**WHAT THE TASK REQUIRES:**
Take the entries below and print only the lines from the one with "state_t state, state_nx;" through the one with "dy_w, scan_w, enter_run;", exactly as they stand, both ends included.

*** MATERIALS PROVIDED ***

===== src/rtl/lap_timer.sv =====
// lap_timer: stopwatch counting hundredths/seconds/minutes/hours/days with a scanned field display.
// Build option: define LAP_TIMER_LAP_EN to add the lap snapshot/hold feature.
// Ports: clk; reset (async, active-high); start/stop/clear (levels, priority clear > stop > start);
//        lap (rising edge toggles lap hold); out (displayed field value); sel (0=hs,1=sec,2=min,3=hr,4=dy);
//        running (state is RUN); lap_valid (lap snapshot on display).
module lap_timer #(
    parameter int PRESC_DIV = 73729,
    parameter int SCAN_DIV  = 7374,
    parameter int DAY_MAX   = 99
) (
    input  logic       clk,
    input  logic       reset,
    input  logic       start,
    input  logic       stop,
    input  logic       clear,
    input  logic       lap,
    output logic [6:0] out,
    output logic [2:0] sel,
    output logic       running,
    output logic       lap_valid
);
    typedef enum logic [1:0] {IDLE, RUN, PAUSE} state_t;
    state_t state, state_nx;
    logic [19:0] presc;
    logic [15:0] scan;
    logic [6:0] hs, sec, mins, hr, dy;
    logic [6:0] live_fld, disp_fld;
    logic cnt_en, tick, hs_w, sec_w, min_w, hr_w, dy_w, scan_w, enter_run;

    // stop only has an effect from RUN; in IDLE it still outranks start
    always_comb state_nx = clear ? IDLE : stop ? (state == RUN ? PAUSE : state) : start ? RUN : state;

    always_ff @(posedge clk or posedge reset)
        if (reset) state <= IDLE;
        else state <= state_nx;

    // counting is gated by stop/clear in the same cycle so a coincident tick is dropped
    assign cnt_en    = (state == RUN) && !stop && !clear;
    assign tick      = cnt_en && (presc == 20'(PRESC_DIV - 1));
    assign enter_run = (state == IDLE) && (state_nx == RUN);
    assign hs_w      = hs == 7'd99;
    assign sec_w     = sec == 7'd59;
    assign min_w     = mins == 7'd59;
    assign hr_w      = hr == 7'd23;
    assign dy_w      = dy == 7'(DAY_MAX);
    assign scan_w    = scan == 16'(SCAN_DIV - 1);

    always_ff @(posedge clk or posedge reset)
        if (reset) presc <= '0;
        else if (state == IDLE || clear) presc <= '0;
        else if (cnt_en) presc <= tick ? '0 : presc + 20'd1;

    always_ff @(posedge clk or posedge reset)
        if (reset) begin
            {hs, sec, mins, hr, dy} <= '0;
        end else if (clear) begin
            {hs, sec, mins, hr, dy} <= '0;
        end else if (tick) begin
            hs <= hs_w ? '0 : hs + 7'd1;
            if (hs_w) sec <= sec_w ? '0 : sec + 7'd1;
            if (hs_w && sec_w) mins <= min_w ? '0 : mins + 7'd1;
            if (hs_w && sec_w && min_w) hr <= hr_w ? '0 : hr + 7'd1;
            if (hs_w && sec_w && min_w && hr_w) dy <= dy_w ? '0 : dy + 7'd1;
        end

    // display scanner free-runs in every state; realigned to hs when a fresh run starts
    always_ff @(posedge clk or posedge reset)
        if (reset) begin
            scan <= '0;
            sel  <= '0;
        end else if (enter_run) begin
            scan <= '0;
            sel  <= '0;
        end else begin
            scan <= scan_w ? '0 : scan + 16'd1;
            if (scan_w) sel <= (sel == 3'd4) ? 3'd0 : sel + 3'd1;
        end

    always_comb live_fld = (sel == 3'd0) ? hs : (sel == 3'd1) ? sec : (sel == 3'd2) ? mins : (sel == 3'd3) ? hr : dy;

    always_ff @(posedge clk or posedge reset)
        if (reset) begin
            out     <= '0;
            running <= 1'b0;
        end else begin
            out     <= disp_fld;
            running <= state_nx == RUN;
        end

`ifdef LAP_TIMER_LAP_EN
    logic lap_q, lap_rise;
    logic [6:0] s_hs, s_sec, s_min, s_hr, s_dy, snap_fld;

    assign lap_rise = lap && !lap_q;

    always_ff @(posedge clk or posedge reset)
        if (reset) begin
            lap_q     <= 1'b0;
            lap_valid <= 1'b0;
            {s_hs, s_sec, s_min, s_hr, s_dy} <= '0;
        end else begin
            lap_q <= lap;
            if (clear) lap_valid <= 1'b0;
            else if (lap_rise && state != IDLE) begin
                lap_valid <= !lap_valid;
                if (!lap_valid) {s_hs, s_sec, s_min, s_hr, s_dy} <= {hs, sec, mins, hr, dy};
            end
        end

    always_comb snap_fld = (sel == 3'd0) ? s_hs : (sel == 3'd1) ? s_sec : (sel == 3'd2) ? s_min : (sel == 3'd3) ? s_hr : s_dy;
    assign disp_fld = lap_valid ? snap_fld : live_fld;
`else
    logic unused_lap;
    assign unused_lap = lap;
    assign lap_valid  = 1'b0;
    assign disp_fld   = live_fld;
`endif
endmodule


===== config.mk =====
export PLATFORM = sky130hd
export DESIGN_NAME = lap_timer
export DESIGN_NICKNAME = d
export VERILOG_FILES = /design/src/rtl/lap_timer.sv
export SDC_FILE = /design/constraint.sdc
export NUM_CORES = 1
export LEC_CHECK = 0
export BUFFER_PORTS_ARGS = -buffer_cell sky130_fd_sc_hd__buf_4
export CAP_MARGIN = 10
export CORE_ASPECT_RATIO = 1.1
export CORE_MARGIN = 5
export CORE_UTILIZATION = 30
export DETAILED_ROUTE_END_ITERATION = 6
export PLACE_DENSITY_LB_ADDON = 0.05
export SYNTH_ARGS = -nofsm -noshare
export SYNTH_HDL_FRONTEND = slang
export SYNTH_SLANG_ARGS = --single-unit
export TNS_END_PERCENT = 30

===== constraint.sdc =====
create_clock -name clk -period 5.15 [get_ports clk]
set_input_delay 0 -clock clk [delete_from_list [all_inputs] [get_ports clk]]
set_output_delay 0 -clock clk [all_outputs]
set_load 0.03 [all_outputs]

; ---- After elaboration in Yosys (flattened, before gate mapping)
; Index checks and enable logic that the tools add are counted.
[totals]
elab_cells = 90
input_bits = 6
register_bits = 84
output_inout_bits = 12
[classes]
n_eq_ne = 13
muxes = 35
add_sub_neg = 8
n_reduce_logical = 23
[ops]
columns = op, n
row1 = $mux W7, 23
row2 = $mux W20, 3
row3 = $add A7 B1 Y7 const B, 5
row4 = $mux W16, 2
row5 = $add A20 B1 Y20 const B, 1
row6 = $eq A20 B17 Y1 const B, 1
row7 = $add A16 B1 Y16 const B, 1
row8 = $eq A16 B13 Y1 const B, 1
row9 = $eq A7 B6 Y1 const B, 2
row10 = $eq A7 B7 Y1 const B, 2
row11 = $reduce_bool A2 Y1, 7
row12 = $mux W3, 3
row13 = $mux W2, 4
row14 = $reduce_and A2 Y1, 4
row15 = $eq A7 B5 Y1 const B, 1
row16 = $logic_and A1 B1 Y1, 7
row17 = $eq A3 B2 Y1 const B, 2
row18 = $eq A2 B1 Y1 const B, 2
row19 = $add A3 B1 Y3 const B, 1
row20 = $eq A3 B1 Y1 const B, 1
row21 = $eq A3 B3 Y1 const B, 1
row22 = $logic_not A3 Y1, 1
row23 = $logic_not A1 Y1, 2
row24 = $logic_not A2 Y1, 1
row25 = $logic_or A1 B1 Y1, 1

; ---- Depth between registers and ports, before layout
; Gate-level depths: netlist of the first run.
[logic_depth]
depth_word = 7
mapped_depth = 10
mapped_depth_nobuf = 7

; ---- Least setup slack after synthesis of the first run
; Ideal clock, no wire load.
[synth_timing]
path_kind = register to register
from = reg hr[3]
to = reg dy[1]
stages_incl_launch_ff = 6
setup_time_ps = 125
setup_slack_ps = 3108
t_arrival_ps = 1917
path_cell_list = dfrtp_1 -> clkbuf_2 -> or4b_1 -> o21a_1 -> nor3_2 -> mux2_2
[synth_via]
elab_chain_len = 4
[synth_lines]
columns = item, line_no
row1 = from (decl), 26  ; logic [6:0] hs, sec, mins, hr, dy;
row2 = from (signal assigned), 62  ; if (hs_w && sec_w && min_w) hr <= hr_w ? '0 : hr + 7'd1;
row3 = $eq A7 B5 Y1, 44  ; assign hr_w = hr == 7'd23;
row4 = $logic_and A1 B1 Y1, 63  ; if (hs_w && sec_w && min_w && hr_w) dy <= dy_w ? '0 : dy + 7'd1;
row5 = $reduce_bool A2 Y1 (no line), -
row6 = $reduce_and A2 Y1 (no line), -
row7 = to (signal assigned), 63
row8 = to (decl), 26
; Every way passes these cells.
; A chain may end at the register's enable or synchronous reset.

; ---- Worst setup path after layout of the first run
[layout_timing]
from = reg presc[7]
to = reg hr[5]
[layout_via]
elab_chain_len = 4
[layout_lines]
columns = item, line_no
row1 = from (decl), 24  ; logic [19:0] presc;
row2 = from (signal assigned), 51  ; else if (cnt_en) presc <= tick ? '0 : presc + 20'd1;
row3 = $eq A20 B17 Y1, 39  ; assign tick = cnt_en && (presc == 20'(PRESC_DIV - 1));
row4 = $logic_and A1 B1 Y1, 39
row5 = $reduce_bool A2 Y1 (no line), -
row6 = $reduce_and A2 Y1 (no line), -
; Every way passes these cells.

==> results by group, run 1 <==
Timing
  – Headroom to the max-slew limit: 0.339
  – Worst hold margin: ~0.07 ns
  – Max Freq: 364 MHz
  – Setup TNS: 0 ns
  – Final min period: 2.75 ns
  – Max Slew Vio Count: 0
  – Clock Skew: about 0.0054 ns
  – Period utilisation layout: 0.534
  – Worst-Margin Slew: approximately 1 ns
  – Final Hold Vio Count: 0
  – # setup viols final: 0
  – RSZ-0062 raised after global routing: no

Final layout
  – Net count, final: around 530
  – Area Overhead vs Synth: 12.1%
  – Layout Cells excl Fill: between 700 and 800
  – Filler Cell Count: approximately 1600
  – Antenna diode count: 0
  – Share of cells above drive strength 1: 0.101

Drt
  – Vias: 3685
  – Post-DRT Antenna Nets: 0
  – Post-Route WL: 11400 um
  – Drt pass-1 iters: 4
  – Wirelength per Cell: 16.0 um
  – DRT iter0 DRCs: between 150 and 200
  – Drt via density: 5.15
  – Drc violations: 0

Die
  – Core area: between 0.015 and 0.02 mm2
  – Cell Rows: between 40 and 50
  – Io pins: 18
  – Die area: 0.0183 mm2
  – Die W: 130 um
  – Die Y: between 100 and 150 um
  – Starting density of the core: 0.303

Pwr
  – Clk pwr share: 0.431
  – Pleak: approximately 2.1 nW
  – Net Sw Frac: 0.259
  – Logic pwr share: 0.071
  – Max VDD drop: 145 uV
  – Seq pwr share: 0.498
  – Switching power: around 0.37 mW
  – Design internal power: ~1.1 mW
  – Pwr Density: 270 mW/mm2

Worst setup path
  – CP Capture Type: flop
  – R2R setup slack: 2.40 ns
  – Critical Path RT: ~5.4 ns
  – Startpoint types: flop
  – Reg-to-reg startpoint: presc[7]
  – R2R depth: 5
  – Kind of critical path: reg2reg
  – Reg-to-reg endpoint: hr[5]
  – CP max FO: 11
  – Worst endpoint data arrival time: about 3.0 ns

Global route
  – Number of global-route vias before repair: roughly 3600
  – GR Util All Layers: 0.132
  – Initial antenna violation count: 0
  – Gr ovfl total: 0
  – Largest net degree at the start of global routing: 53
  – Global-route wire length before repair: 19100 um

Hold path
  – WHS Path Cells: 2
  – Hold path start: clear
  – Min-Delay Endpoint: mins[6]
  – Class of the worst hold path: in2reg

Clock network
  – TritonCTS Buffers: 9
  – Clock latency on the worst-skew pair: between 0.3 and 0.4 ns
  – Reg clk slew, reported paths: 0.06 ns
  – CTS tree: done
  – CTS max path bufs: 2
  – H-tree lvl count: 3
  – Clk Tree Root Cell: clkbuf_16
  – CTS sink count: between 80 and 90

Placement
  – Cell total after placement: ~700
  – RePlAce Congestion: between 0.8 and 0.9
  – Input/output buffers: 15
  – Post-DP HPWL: about 8100 um

Job
  – Max-cap violations: 0

Logic synthesis
  – Synth unique cells: slightly above 60
  – Most common cell in the netlist: dfrtp_1
  – Async S/R FF share, synth: 1.00
  – Primary FF master, synth: dfrtp_1
  – Post-Synthesis Cell Area: approximately 0.0047 mm2
  – Sequential area share after synthesis: 0.446
  – Commonest cells post-synth: dfrtp_1 (84), nor2_1 (65), o21ai_0 (30)
  – Flip-flop and latch count after synthesis: 84
  – Synth top area share: 0.446
  – Synthesized area per cell: 9.36 um2
  – Post-synth EDFFs: 0
  – Synth Net Count: 524
  – Gate Count Post-Synth: between 500 and 600
  – Yosys warns: 0
  – Area leader, netlist: dfrtp_1
  – Synth top area cells: dfrtp_1 (45%), nor2_1 (5.2%), ha_1 (3.7%), o21ai_0 (3.2%), xnor2_1 (3.2%)

Status
  – Status: finished, final reports clean
[worst max-delay path: stages (launching register included)]
cell	delay, ns
dfrtp_1	0.46
nor4_1	0.50
nand4_1	0.23
nor3_2	0.79
nand3_2	0.22
o41ai_1	0.42
[metal layers]
metal / wire length (um) / track usage / part of all wire
met1: 5420 / 0.178 / 0.47
met2: 5590 / 0.213 / 0.49
met3: 215 / 0.0196 / 0.019
met4: 224 / 0.0525 / 0.020
met5: 0 / 0 / 0
[layout make-up]
| class | instances | area [um2] | share of cell area |
|---|---|---|---|
| Clock buffer | 11 | 243 | 0.0459 |
| Clock inverter | 5 | 35.0 | 0.00662 |
| Inverter | 15 | 57.6 | 0.0109 |
| Multi-Input combinational cell | 379 | 2430 | 0.459 |
| Sequential cell | 84 | 2100 | 0.397 |
| Tap cell | 200 | 250 | 0.0473 |
| Timing Repair Buffer | 22 | 175 | 0.0331 |
[sequential cells by signal (all words and copies together), names as in the netlist]
| register | cells |
|---|---|
| presc | 20 |
| sec | 7 |
| hs | 7 |
| state | 2 |
| scan | 16 |
| dy | 7 |
| running | 1 |
| mins | 7 |
| out | 7 |
| sel | 3 |
| hr | 7 |
[cells by family (layout without fill, tap and decap cells)]
| group | count (synthesis) | after routing | share of synthesized area |
|---|---|---|---|
| and+or+nand+nor | 201 | 201 | 0.225 |
| AOI/OAI and AO/OA | 117 | 117 | 0.161 |
| DFF | 84 | 84 | 0.446 |
| buffers and inverters | 41 | 53 | 0.0400 |
| xor gates and xnor gates | 32 | 32 | 0.0594 |
| adders and majority gates | 14 | 14 | 0.0371 |
| muxes | 14 | 14 | 0.0305 |
| other | 1 | 1 | 0.000795 |
[what timing repair did]
| action | CTS | global route |
|---|---|---|
| hold endpoints to repair | 34 | 0 |
| hold buffers | 4 | 0 |
| buffers inserted | 0 | 0 |
| resized for setup | 0 | 0 |
[power groups by stage]
stage	clock network [mW]	logic, mW	registers, mW
after floorplan	0	0.0784	0.715
after global placement	0	0.101	0.724
after detailed placement	0	0.102	0.724
after CTS	0.644	0.105	0.711
after global routing	0.669	0.117	0.715
final	0.616	0.101	0.712
[layout by cell type (no fill, tap or decap), types with 7 or more instances in the layout]
cell / instances
inv_1: 14
nor2b_1: 10
mux2i_1: 11
a2bb2oi_1: 7
buf_4: 18
xnor2_1: 17
o31ai_1: 11
nor2_1: 65
nand2_1: 27
a22oi_1: 9
ha_1: 14
nand4_1: 16
xor2_1: 15
dfrtp_1: 84
clkbuf_16: 9
a31oi_1: 8
o21ai_0: 30
nand3_1: 25
a21oi_1: 25
[how the worst max path moves through the flow]
stage	cells after the start	start	to	slack (ns)
after floorplan	1	reset	dy[0]	2.98
final	5	presc[7]	hr[5]	2.40
after detailed placement	5	presc[7]	hr[5]	2.34
after global placement	5	presc[7]	hr[5]	2.45
after global routing	7	presc[0]	dy[4]	2.13
after CTS	5	presc[7]	hr[5]	2.34
[metrics by stage]
stage	instance area (um2)	util	setup slack (ns)	power, mW
after global placement	4970	0.320	2.45	0.825
after floorplan	4720	-	2.98	0.794
after CTS	5290	0.340	2.34	1.46
after detailed placement	4970	0.320	2.34	0.826
final	5290	0.340	2.40	1.43
after global routing	5290	0.340	2.13	1.50
Power figures use the tool's default switching activity.
==> inputs of run 2 (changes only) <==
==> constraint.sdc (replaced) <==
create_clock -name clk -period 2.6 [get_ports clk]
set_input_delay 0 -clock clk [delete_from_list [all_inputs] [get_ports clk]]
set_output_delay 0 -clock clk [all_outputs]
set_load 0.03 [all_outputs]
==> run 2 against run 1 <==
  * Combinational power up 110%
  * Global-route usage increased by 0.35 points
  * Largest power group unchanged
  * Maximum frequency is 20% higher
  * Setup slack lost 2.1 ns
  * Clock-buffer cell count did not move
  * Critical path type unchanged
  * Critical endpoint is now hr[1]
  * Clock power is 120% higher
==> results by group, run 2 (synthesized netlist as in run 1, its figures left out) <==
Status
  – Status: finished, final reports clean (unchanged)

Timing
  – Final Hold Vio Count: 0 (unchanged)
  – RSZ-0062 raised after global routing: no (unchanged)
  – Max Freq: 437 MHz (was 364 MHz)
  – Max Slew Vio Count: 0 (unchanged)
  – Period utilisation layout: 0.879 (was 0.534)
  – # setup viols final: 0 (unchanged)
  – Setup TNS: 0 ns (unchanged)
  – Final min period: 2.29 ns (was 2.75 ns)
  – Headroom to the max-slew limit: 0.465 (was 0.339)
  – Worst setup margin: 0.314 ns (was 2.40 ns)
  – Worst-Margin Slew: 0.801 ns (was 0.985 ns)
  – Clock Skew: 0.00726 ns (was 0.00538 ns)

Placement
  – Post-DP HPWL: 8300 um (was 8140 um)
  – Dpl ws: 0.331 ns (was 2.34 ns)
  – RePlAce Congestion: 0.800 (was 0.803)
  – Cell total after placement: 709 (was 696)
  – Input/output buffers: 15 (unchanged)

Worst setup path
  – Startpoint types: flop (unchanged)
  – Slowest stage delay, CP: 0.49 ns (was 0.79 ns)
  – CP max FO: 7 (was 11)
  – Reg-to-reg startpoint: presc[7] (unchanged)
  – Critical Path RT: 2.83 ns (was 5.37 ns)
  – Worst-path cell chain: nor4_1 > and4_1 > a21oi_1 > buf_4 > nor2_1 > mux2_2 (was nor4_1 > nand4_1 > nor3_2 > nand3_2 > o41ai_1)
  – Worst endpoint data arrival time: 2.52 ns (was 2.97 ns)
  – Critical Path Slowest Stage Cell: nor4_1 (was nor3_2)
  – Kind of critical path: reg2reg (unchanged)
  – Setup crit start: presc[7] (unchanged)
  – CP Capture Type: flop (unchanged)
  – R2R setup slack: 0.31 ns (was 2.40 ns)

Final layout
  – Top Registers: presc: 20 flops, scan: 16 flops (unchanged)
  – Most frequent cells in the layout: dfrtp_1 (84), nor2_1 (65), o21ai_0 (30), buf_4 (30), nand2_1 (27) (was dfrtp_1 (84), nor2_1 (65), o21ai_0 (30))
  – Commonest non-fill, non-tap cell in the layout: dfrtp_1 (unchanged)
  – Net count, final: 544 (was 531)
  – Antenna diode count: 0 (unchanged)
  – Layout Cells excl Fill: 729 (was 716)
  – Max reg flops: 20 (unchanged)
  – Largest Register: presc (unchanged)
  – Area Overhead vs Synth: 15.0% (was 12.1%)
  – Share of cells above drive strength 1: 0.123 (was 0.101)

Pwr
  – Pleak: 2.21 nW (was 2.14 nW)
  – Max VDD drop: 281 uV (was 145 uV)
  – Pwr Density: 544 mW/mm2 (was 270 mW/mm2)
  – Total power: 2.95 mW (was 1.43 mW)

Global route
  – Largest net degree at the start of global routing: 69 (was 53)
  – Number of global-route vias before repair: 3834 (was 3631)
  – Gr ovfl total: 0 (unchanged)
  – Initial antenna violation count: 0 (unchanged)
  – GR Util All Layers: 0.136 (was 0.132)
  – Global-route wire length before repair: 19900 um (was 19100 um)

Clock network
  – CTS sink count: 84 (unchanged)
  – Clk Tree Root Cell: clkbuf_16 (unchanged)
  – CTS tree: done (unchanged)
  – Reg clk slew, reported paths: 0.07 ns (was 0.06 ns)
  – Clock latency on the worst-skew pair: 0.35 ns (about the same)
  – H-tree lvl count: 3 (unchanged)
  – TritonCTS Buffers: 9 (unchanged)
  – Post-CTS sizing: 0 (unchanged)
  – CTS max path bufs: 2 (unchanged)

Hold path
  – Class of the worst hold path: in2async (was in2reg)

Die
  – Die W: 130 um (unchanged)
  – Starting density of the core: 0.303 (unchanged)
  – Core area: 0.0156 mm2 (unchanged)
  – Cell Rows: 48 (unchanged)
  – Io pins: 18 (unchanged)
  – Die area: 0.0183 mm2 (unchanged)
  – Die Y: 142 um (unchanged)

Drt
  – Drt pass-1 iters: 4 (unchanged)
  – Post-Route WL: 11700 um (was 11400 um)
  – Post-DRT Antenna Nets: 0 (unchanged)
  – Drc violations: 0 (unchanged)
  – Wirelength per Cell: 16.1 um (was 16.0 um)
  – Vias: 3806 (was 3685)
  – Drt via density: 5.22 (was 5.15)
  – DRT iter0 DRCs: 167 (was 197)

Job
  – Max-cap violations: 0 (unchanged)
## run 2: cell count changes in the layout (fill, tap and decap cells not counted), sizes merged
cell / change
bufinv: +1
inv: -2
clkinvlp: +2
buf: +13
clkinv: -1
## run 2: per-stage QoR
step	cell area, um2	hold slack (ns)	util
2_1_floorplan	4720	0.171	-
3_3_place_gp	5080	-0.0238	0.327
3_5_place_dp	5080	-0.0177	0.327
4_1_cts	5430	0.166	0.349
5_1_grt	5430	0.184	0.349
6_report	5430	0.160	0.349
## run 2: critical path, delay by kind of cell (launching register included)
family	cells	cell delay [ns]
AO/OA/AOI/OAI	1	0.16
buffers and inverters	1	0.19
flip-flops	1	0.45
multiplexers	1	0.35
AND/OR/NAND/NOR	3	1.01
## run 2: cell type report
| class | instances | area, um2 |
|---|---|---|
| tap | 200 | 250 |
| clock inverter | 5 | 61.3 |
| timing repair buffer | 35 | 285 |
| inverter | 15 | 57.6 |
| sequential | 84 | 2100 |
| fill | 1619 | 10100 |
| multi-input combinational | 379 | 2430 |
| clock buffer | 11 | 243 |
## run 2: where the power goes
part           leakage, nW  total (mW)  internal [mW]  switching [mW]
logic                0.913       0.214         0.0817           0.132
registers             1.16        1.41           1.35          0.0588
clock network        0.138        1.33          0.773           0.555
total                 2.21        2.95           2.20           0.746
## run 2: path summary, 6_finish.rpt
path                       endpoint  cells past startpoint
max                           hr[1]                      6
min                          sec[6]                      3
max reg2reg                   hr[1]                      6
min reg2reg                   hs[6]                      1
max in group asynchronous  presc[9]                      4
min in group clk              hr[2]                      4
## run 2: timing repair
action / 4_1_cts / 5_1_grt
setup buffers: 0 / 0
endpoints found under the setup margin: 0 / 0
hold buffers: 4 / 0
endpoints found under the hold margin: 18 / 0
## run 2: layer usage
layer,global-route usage,share of wire
met3,0.0222,0.024
met5,0,0
met4,0.0585,0.024
met1,0.181,0.48
met2,0.217,0.48
==> inputs of run 3 (changes only) <==
--- a/config.mk
+++ b/config.mk
@@ -5,12 +5,12 @@
 export SDC_FILE = /design/constraint.sdc
 export NUM_CORES = 1
 export LEC_CHECK = 0
-export BUFFER_PORTS_ARGS = -buffer_cell sky130_fd_sc_hd__buf_4
 export CAP_MARGIN = 10
 export CORE_ASPECT_RATIO = 1.1
 export CORE_MARGIN = 5
 export CORE_UTILIZATION = 30
 export DETAILED_ROUTE_END_ITERATION = 6
+export DONT_BUFFER_PORTS = 1
 export PLACE_DENSITY_LB_ADDON = 0.05
 export SYNTH_ARGS = -nofsm -noshare
 export SYNTH_HDL_FRONTEND = slang
==> run 3 against run 2 <==
  * Die area stayed put
  * Utilization is 0.48 points lower
  * First-iteration DRC count is 6.0% higher
  * Routed wire length hardly changed
  * Critical path type unchanged
  * Via count is 1.6% lower
  * Maximum frequency is 0.54% lower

*** End of MATERIALS PROVIDED ***

**WRITTEN RESPONSE:**
    state_t state, state_nx;
    logic [19:0] presc;
    logic [15:0] scan;
    logic [6:0] hs, sec, mins, hr, dy;
    logic [6:0] live_fld, disp_fld;
    logic cnt_en, tick, hs_w, sec_w, min_w, hr_w, dy_w, scan_w, enter_run;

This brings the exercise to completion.